In the TV Mode, the user exercises while sitting on the cardio-fitness station and pedaling. She enters the TV Mode by pressing key K103 on the user input keypad (FIG. 9). In this mode, the resistance to pedaling (the level of force resisting the pedal rotation) can be selected from an integer number of resistance levels. The number of levels is 15 in one embodiment, but may be larger or smaller. Each resistance level corresponds to a constant, but different force necessary to rotate the pedals, i.e., the pedals require fixed, cadence-independent torque to rotate. The user can change the resistance level (pedal torque) through an integer number of levels by using a control level available on the cardio-fitness station. In one embodiment the pedal resistance levels are incremented or decremented using the gear-shifter handle C148. The force resisting the rotation is independent of cadence. She selects a television program she wants to watch by pressing one of the channel keys K104 on the keypad K100. The television program is displayed on the video monitor and the headphones play the sound associated with the same television program, all delivered by a television cable via the computer H150 (shown in FIG. 10). FIG. 14 shows an example screen in the TV Mode.

In both the Manual Mode and the TV Mode, the video monitor also displays exercise parameters. FIG. 14 shows an example of the display on the video monitor during an exercise in the Manual Mode or the TV Mode. The exercise parameters shown are updated in real time, while the user exercises, and one or more of the following are displayed on the monitor at any given time: current pedal resistance level J101, instantaneous cadence J102, instantaneous dissipated power J103, and measured heart-rate J104.

Exercise in the Tour Mode

In the Tour Mode, the user exercises by sitting and pedaling on the cardio-fitness station, while being engaged in a virtual activity via the video monitor and headphones. The user enters this mode by pressing key K102 on the user input keypad (FIG. 9). FIG. 12 shows the method of practicing the Tour Mode.

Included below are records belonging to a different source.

===== src/rtl/frontend_pkg.sv =====
// Shared types and constants for the frontend maintenance / redirect logic.
package frontend_pkg;

  localparam int PC_W   = 32;
  localparam int PRIV_W = 2;

  typedef enum logic [1:0] {
    IDLE     = 2'd0,
    DRAIN    = 2'd1,
    FLUSH    = 2'd2,
    REDIRECT = 2'd3
  } flush_state_t;

endpackage


===== src/rtl/inflight_counter.sv =====
// Saturating up/down counter of in-flight requests; never underflows below zero.
module inflight_counter #(
  parameter int MAX = 2,
  parameter int W   = 2
) (
  input  logic         clk_i,
  input  logic         rst_i,
  input  logic         inc_i,
  input  logic         dec_i,
  output logic [W-1:0] count_o,
  output logic         zero_o
);

  localparam logic [W-1:0] MaxVal = W'(MAX);

  logic [W-1:0] count_q, count_d;

  always_comb begin
    count_d = count_q;
    if (inc_i && !dec_i && (count_q != MaxVal)) begin
      count_d = count_q + W'(1);
    end else if (dec_i && !inc_i && (count_q != '0)) begin
      count_d = count_q - W'(1);
    end
  end

  // NOTE: sequential state uses non-blocking assignments so every flop samples pre-edge values.
  always_ff @(posedge clk_i or negedge rst_i) begin
    if (!rst_i) begin
      count_q <= '0;
    end else begin
      count_q <= count_d;
    end
  end

  assign count_o = count_q;
  assign zero_o  = (count_q == '0);

endmodule


===== src/rtl/frontend_flush_ctrl.sv =====
// Sequences FENCE.I / SFENCE I-cache maintenance around the frontend and
// arbitrates the frontend redirect port between execute and the restart redirect.
module frontend_flush_ctrl
  import frontend_pkg::*;
#(
  parameter int MAX_OUTSTANDING = 2,
  parameter int OUTSTANDING_W   = 2,
  parameter int FLUSH_TIMEOUT   = 255
) (
  input  logic              clk_i,
  input  logic              rst_i,
  input  logic              exec_branch_request_i,
  input  logic [PC_W-1:0]   exec_branch_pc_i,
  input  logic [PRIV_W-1:0] exec_branch_priv_i,
  input  logic              maint_req_i,
  input  logic              maint_invalidate_i,
  input  logic [PC_W-1:0]   maint_pc_i,
  input  logic [PRIV_W-1:0] maint_priv_i,
  input  logic              icache_rd_i,
  input  logic              icache_accept_i,
  input  logic              icache_valid_i,
  output logic              branch_request_o,
  output logic [PC_W-1:0]   branch_pc_o,
  output logic [PRIV_W-1:0] branch_priv_o,
  output logic              fetch_invalidate_o,
  output logic              icache_flush_o,
  output logic              icache_invalidate_o,
  output logic              busy_o,
  output logic              done_o,
  output logic              timeout_o
);

  localparam int TMO_W = $clog2(FLUSH_TIMEOUT + 1);
  localparam logic [TMO_W-1:0] TmoLast = TMO_W'(FLUSH_TIMEOUT - 1);

  flush_state_t      state_q, state_d;
  logic              op_q, op_d;
  logic [PC_W-1:0]   pc_q, pc_d;
  logic [PRIV_W-1:0] priv_q, priv_d;
  logic [TMO_W-1:0]  tmo_q, tmo_d;
  logic              timeout_q, timeout_d;

  logic [OUTSTANDING_W-1:0] outstanding;
  logic                     outstanding_zero;

  inflight_counter #(
    .MAX (MAX_OUTSTANDING),
    .W   (OUTSTANDING_W)
  ) u_inflight (
    .clk_i   (clk_i),
    .rst_i   (rst_i),
    .inc_i   (icache_rd_i & icache_accept_i),
    .dec_i   (icache_valid_i),
    .count_o (outstanding),
    .zero_o  (outstanding_zero)
  );

  always_ff @(posedge clk_i or negedge rst_i) begin
    if (!rst_i) begin
      state_q   <= IDLE;
      op_q      <= 1'b0;
      pc_q      <= '0;
      priv_q    <= '0;
      tmo_q     <= '0;
      timeout_q <= 1'b0;
    end else begin
      state_q   <= state_d;
      op_q      <= op_d;
      pc_q      <= pc_d;
      priv_q    <= priv_d;
      tmo_q     <= tmo_d;
      timeout_q <= timeout_d;
    end
  end

  // NOTE: every signal written here gets a default first, so no path can infer a latch.
  always_comb begin
    state_d   = state_q;
    op_d      = op_q;
    pc_d      = pc_q;
    priv_d    = priv_q;
    tmo_d     = tmo_q;
    timeout_d = timeout_q;

    fetch_invalidate_o  = 1'b0;
    icache_flush_o      = 1'b0;
    icache_invalidate_o = 1'b0;
    done_o              = 1'b0;
    branch_request_o    = exec_branch_request_i;
    branch_pc_o         = exec_branch_pc_i;
    branch_priv_o       = exec_branch_priv_i;

    unique case (state_q)
      IDLE: begin
        if (maint_req_i) begin
          state_d = DRAIN;
          op_d    = maint_invalidate_i;
          pc_d    = maint_pc_i;
          priv_d  = maint_priv_i;
        end
      end
      DRAIN: begin
        fetch_invalidate_o = 1'b1;
        if (outstanding_zero) begin
          state_d = FLUSH;
          tmo_d   = '0;
        end
      end
      FLUSH: begin
        icache_invalidate_o = op_q;
        icache_flush_o      = !op_q;
        if (icache_accept_i) begin
          state_d = REDIRECT;
        end else if (tmo_q == TmoLast) begin
          // Give up on the cache but still restart fetch so the core cannot hang.
          timeout_d = 1'b1;
          state_d   = REDIRECT;
        end else begin
          tmo_d = tmo_q + TMO_W'(1);
        end
      end
      REDIRECT: begin
        // The restart redirect owns the port; a concurrent exec redirect is dropped.
        branch_request_o = 1'b1;
        branch_pc_o      = pc_q;
        branch_priv_o    = priv_q;
        done_o           = 1'b1;
        state_d          = IDLE;
      end
      default: state_d = IDLE;
    endcase
  end

  assign busy_o    = (state_q != IDLE);
  assign timeout_o = timeout_q;

endmodule

===== config.mk =====
export PLATFORM = sky130hd
export DESIGN_NAME = frontend_flush_ctrl
export DESIGN_NICKNAME = d
export VERILOG_FILES = /design/src/rtl/frontend_pkg.sv /design/src/rtl/inflight_counter.sv /design/src/rtl/frontend_flush_ctrl.sv
export SDC_FILE = /design/constraint.sdc
export NUM_CORES = 1
export LEC_CHECK = 0
export CORE_ASPECT_RATIO = 1.2
export CORE_MARGIN = 5
export CORE_UTILIZATION = 40
export DETAILED_ROUTE_END_ITERATION = 16
export PLACE_DENSITY = 0.88
export SYNTH_ARGS = -nofsm -noshare
export SYNTH_HDL_FRONTEND = slang
export SYNTH_SLANG_ARGS = --single-unit

===== constraint.sdc =====
create_clock -name clk_i -period 4.2 [get_ports clk_i]
set_clock_uncertainty 0.15 [all_clocks]
set_input_delay 1.26 -clock clk_i [delete_from_list [all_inputs] [get_ports clk_i]]
set_output_delay 1.26 -clock clk_i [all_outputs]
set_load 0.03 [all_outputs]

==> impl_metrics.py <==
metrics = {
    "power": {
        "p_per_area_nw_per_um2": 660,
        "ir_drop_mv": 0.383,
        "leakage_nw": 1.61,
        "finalPower_mw": 2.56,
    },
    "floorplan": {
        "die-area_um2": 8100,
        "die_w_um": 83.0,
        "ioPinCount": 117,
        "fp.dieH_um": 97.6,
        "rows": 32,
        "design.core.area_um2": 6330,
        "initial_core_util": 0.404,
    },
    "clocking": {
        "h-tree-depth": 2,
        "cts_hold_buf": 0,
        "cts_tree": "built",
        "cts.sinks": 48,
        "clockRootBuffer": "clkbuf_8",
        "clockBufferDepth": 2,
        "clk_latency_ns": 0.29,
        "cts_resized": 0,
        "cts_buffers": 5,
        "post_cts_buffers": 0,
        "cts.clk_slew.worst_paths_ns": 0.07,
    },
    "synth": {
        "yosys_register_bits": 48,
        "yosysUniqueCellTypes": 37,
        "syn-cell-area_um2": 2560,
        "yosysSeqAreaShare": 0.470,
        "avgSynthCellArea_um2": 12.5,
        "ys.flop_type": "dfrtp_1",
        "synth_edf_count": 0,
        "synthCells": 204,
        "synth_warnings": 0,
        "synthArstFlopShare": 1.00,
        "syn_nets": 287,
    },
    "worst_hold_path": {
        "hp-class": "register to register",
    },
    "critical_path": {
        "start_kind": "primary input",
        "cp-end-kind": "output port",
        "path_max_fanout": 1,
        "required_ns": 2.79,
        "path_class": "primary input to output port",
        "cp.arrival_ns": 2.56,
    },
    "sta": {
        "setup_viol": 0,
        "finalHoldViolCount": 0,
        "clock.fmax_ghz": 0.252,
        "worstMarginPinSlew_ns": 1.09,
        "period_needed_ns": 3.97,
        "rsz0062_at_grt": "false",
        "slew_headroom": 0.276,
        "fin_crit_sh": 0.945,
        "drv_slew": 0,
        "setup_tns_ns": 0,
    },
    "job": {
        "maxCapViolCount": 0,
    },
    "final_layout": {
        "drive_above_1_share": 0.272,
        "final_cells": 405,
        "fillers": 532,
        "fin_util": 0.614,
        "area_growth_syn_to_layout_pct": 51.9,
        "nets": 404,
        "n_antenna_cell": 0,
    },
    "run_status": {
        "outcome": "complete, no violations",
    },
    "route": {
        "drcViolationCount": 0,
        "drt-initial-drc-count": 65,
        "routedWlPerCell_um": 15.6,
        "antenna_left": 0,
        "firstDrtPassIters": 4,
        "vias_per_cell": 4.91,
        "vias": 1989,
        "routed_wirelength_mm": 6.33,
    },
    "placed_design": {
        "dp_hpwl_mm": 4.85,
        "portBuffers": 116,
        "place_inst": 399,
        "place_congestion": 0.799,
    },
    "global_route": {
        "grt_pass1_wl_mm": 10.3,
        "grt_max_degree": 49,
        "grt_use_total": 0.156,
        "grt_pass1_vias": 2059,
        "grt_overflow_total": 0,
        "antenna_found_initial": 0,
    },
}
## logic make-up after synthesis
family | Yosys count | synth area share
and+or+nand+nor | 40 | 0.0871
buffers and inverters | 15 | 0.0308
xor gates and xnor gates | 1 | 0.00343
adders and majority gates | 7 | 0.0342
muxes | 73 | 0.320
AOI/OAI and AO/OA | 20 | 0.0548
DFF | 48 | 0.470
## cells in the final DEF (no fill, tap or decap), types with 2 or more instances in the layout
cell and n:
nor2_1 6, o21ai_0 2, a21oi_1 3, nor2b_1 2, nand2_1 10, a31oi_1 7, mux2_2 69, nor3_1 3
and3_1 3, inv_1 6, ha_1 7, dfrtp_1 48, mux2i_1 3, clkbuf_8 5, buf_4 3, nand3_1 4
nand3b_1 2, clkdlybuf4s50_1 115, o21ai_1 2
## worst max-delay path, stage by stage
cell and delay (ns):
clkdlybuf4s50_1 0.47, mux2_2 0.16, clkdlybuf4s50_1 0.67
## report_power, final
part	switching, mW	total, mW	internal (mW)
Clock	0.143	0.314	0.171
Sequential	0.123	0.790	0.668
Combinational	0.719	1.46	0.739
## path summary, 6_finish.rpt
path                       cells past startpoint        endpoint           startpoint  slack (ns)
setup / recovery                               3  branch_pc_o[8]  exec_branch_pc_i[8]        0.23
hold / removal                                 1       timeout_o            timeout_o        0.33
setup reg to reg                               6      state_q[1]           state_q[0]        1.95
hold reg to reg                                1       timeout_o            timeout_o        0.33
max in group asynchronous                      1        pc_q[13]                rst_i        2.22
min in group asynchronous                      1        pc_q[26]                rst_i        1.01
## routing by layer
| layer | up-vias | part of all wire | routed length [um] | global-route usage |
|---|---|---|---|---|
| met2 | 66 | 0.51 | 3230 | 0.275 |
| li1 | 963 | - | - | - |
| met3 | 7 | 0.056 | 352 | 0.0450 |
| met4 | 0 | 0.011 | 71 | 0.0453 |
| met5 | - | 0 | 0 | 0 |
| met1 | 953 | 0.42 | 2680 | 0.183 |
## sequential cells by signal, indices dropped and copies added, names as in the netlist
name / count
op_q: 1
u_inflight.count_o: 2
pc_q: 32
tmo_q: 8
priv_q: 2
timeout_o: 1
state_q: 2
## Yosys cell counts, types with 2 or more instances
library cell	number	area share
inv_1	6	0.0088
nor2_1	6	0.0088
dfrtp_1	48	0.47
a21oi_1	3	0.0059
a31oi_1	7	0.017
mux2_2	69	0.30
nand3b_1	2	0.0059
nand3_1	4	0.0078
and3_1	3	0.0073
buf_6	2	0.0088
ha_1	7	0.034
nor2b_1	2	0.0049
nand2_1	10	0.015
o21ai_0	2	0.0039
nor3_1	3	0.0059
o21ai_1	2	0.0039
buf_2	6	0.012
mux2i_1	3	0.012
## metrics by stage
step	instance area, um^2	setup slack (ns)	hold WS, ns
final	3880	0.231	0.332
after CTS	3880	0.234	0.336
after detailed placement	3790	0.234	0.312
after global routing	3880	0.217	0.368
after floorplan	2560	1.10	0.324
after global placement	3790	0.260	0.314
## area by class of cell
class                   count  area [um^2]  area share
clock buffers               5         68.8      0.0177
clock inverters             1         30.0     0.00773
inverters                   6         22.5     0.00580
multi-input cells         141         1280       0.329
flip-flops and latches     48         1200       0.309
well taps                  85          106      0.0274
repair buffers            119         1180       0.303
Power figures use the tool's default switching activity.
### config.mk
export PLATFORM = sky130hd
export DESIGN_NAME = enc_8b10b_lanes
export DESIGN_NICKNAME = d
export VERILOG_FILES = /design/src/rtl/enc_8b10b_lanes.sv
export SDC_FILE = /design/constraint.sdc
export NUM_CORES = 1
export LEC_CHECK = 0
export BUFFER_PORTS_ARGS = -buffer_cell sky130_fd_sc_hd__buf_2
export CAP_MARGIN = 30
export CORE_MARGIN = 4
export CORE_UTILIZATION = 46
export DETAILED_ROUTE_END_ITERATION = 7
export PLACE_DENSITY = 0.66
export SKIP_LAST_GASP = 1
export SLEW_MARGIN = 20
export SYNTH_ARGS = -nofsm -noshare
export SYNTH_HDL_FRONTEND = slang
export SYNTH_SLANG_ARGS = --single-unit
### constraint.sdc
create_clock -name clk -period 2.2 [get_ports clk]
set_input_delay 0.22 -clock clk [delete_from_list [all_inputs] [get_ports clk]]
set_output_delay 0.22 -clock clk [all_outputs]
set_load 0.03 [all_outputs]
### config.mk
export PLATFORM = sky130hd
export DESIGN_NAME = i1_ctrl_initiator
export DESIGN_NICKNAME = d
export VERILOG_FILES = /design/src/rtl/i1_ctrl_pkg.sv /design/src/rtl/i1_cmd_fifo.sv /design/src/rtl/i1_ctrl_initiator.sv
export SDC_FILE = /design/constraint.sdc
export NUM_CORES = 1
export LEC_CHECK = 0
export BUFFER_PORTS_ARGS = -buffer_cell sky130_fd_sc_hd__buf_2
export CORE_MARGIN = 2
export CORE_UTILIZATION = 30
export DETAILED_ROUTE_END_ITERATION = 10
export GPL_TIMING_DRIVEN = 0
export PLACE_DENSITY_LB_ADDON = 0.08
export SLEW_MARGIN = 30
export SYNTH_ARGS = -nofsm -noshare
export SYNTH_HDL_FRONTEND = slang
export SYNTH_SLANG_ARGS = --single-unit
### constraint.sdc
create_clock -name clk -period 4.9 [get_ports clk]
set_input_delay 0.245 -clock clk [delete_from_list [all_inputs] [get_ports clk]]
set_output_delay 0.245 -clock clk [all_outputs]
set_load 0.05 [all_outputs]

By pressing the Tour Mode key K102 (entering the tour mode G102), the video monitor displays several virtual exercise routes (VERs) for the user to choose from. The user is asked to select (G103) one of the available virtual exercise routes (VERs) (G101) by means of moving the up and down keys K107 (in FIG. 9) and making a selection using the ENTER key K108 (in FIG. 9). In the example shown in FIG. 12, the user selects VER designated with number m. In one embodiment, each virtual exercise route has a name and a difficulty level displayed next to the selection. Upon selection the desired VER, the user is offered a choice whether a pacer is to be present (G104). The selection is performed similarly to above, using the keys K107 and K108. If pacer is selected, the user is offered to set the power level (G105) that that the pacer should dissipate while riding through the selected virtual exercise route. In the next step, the user is asked select whether additional riders should be present (G106) on the virtual exercise route. At this point the user is instructed by a text on the video monitor to start pedaling (G107). If the user was already pedaling is inconsequential.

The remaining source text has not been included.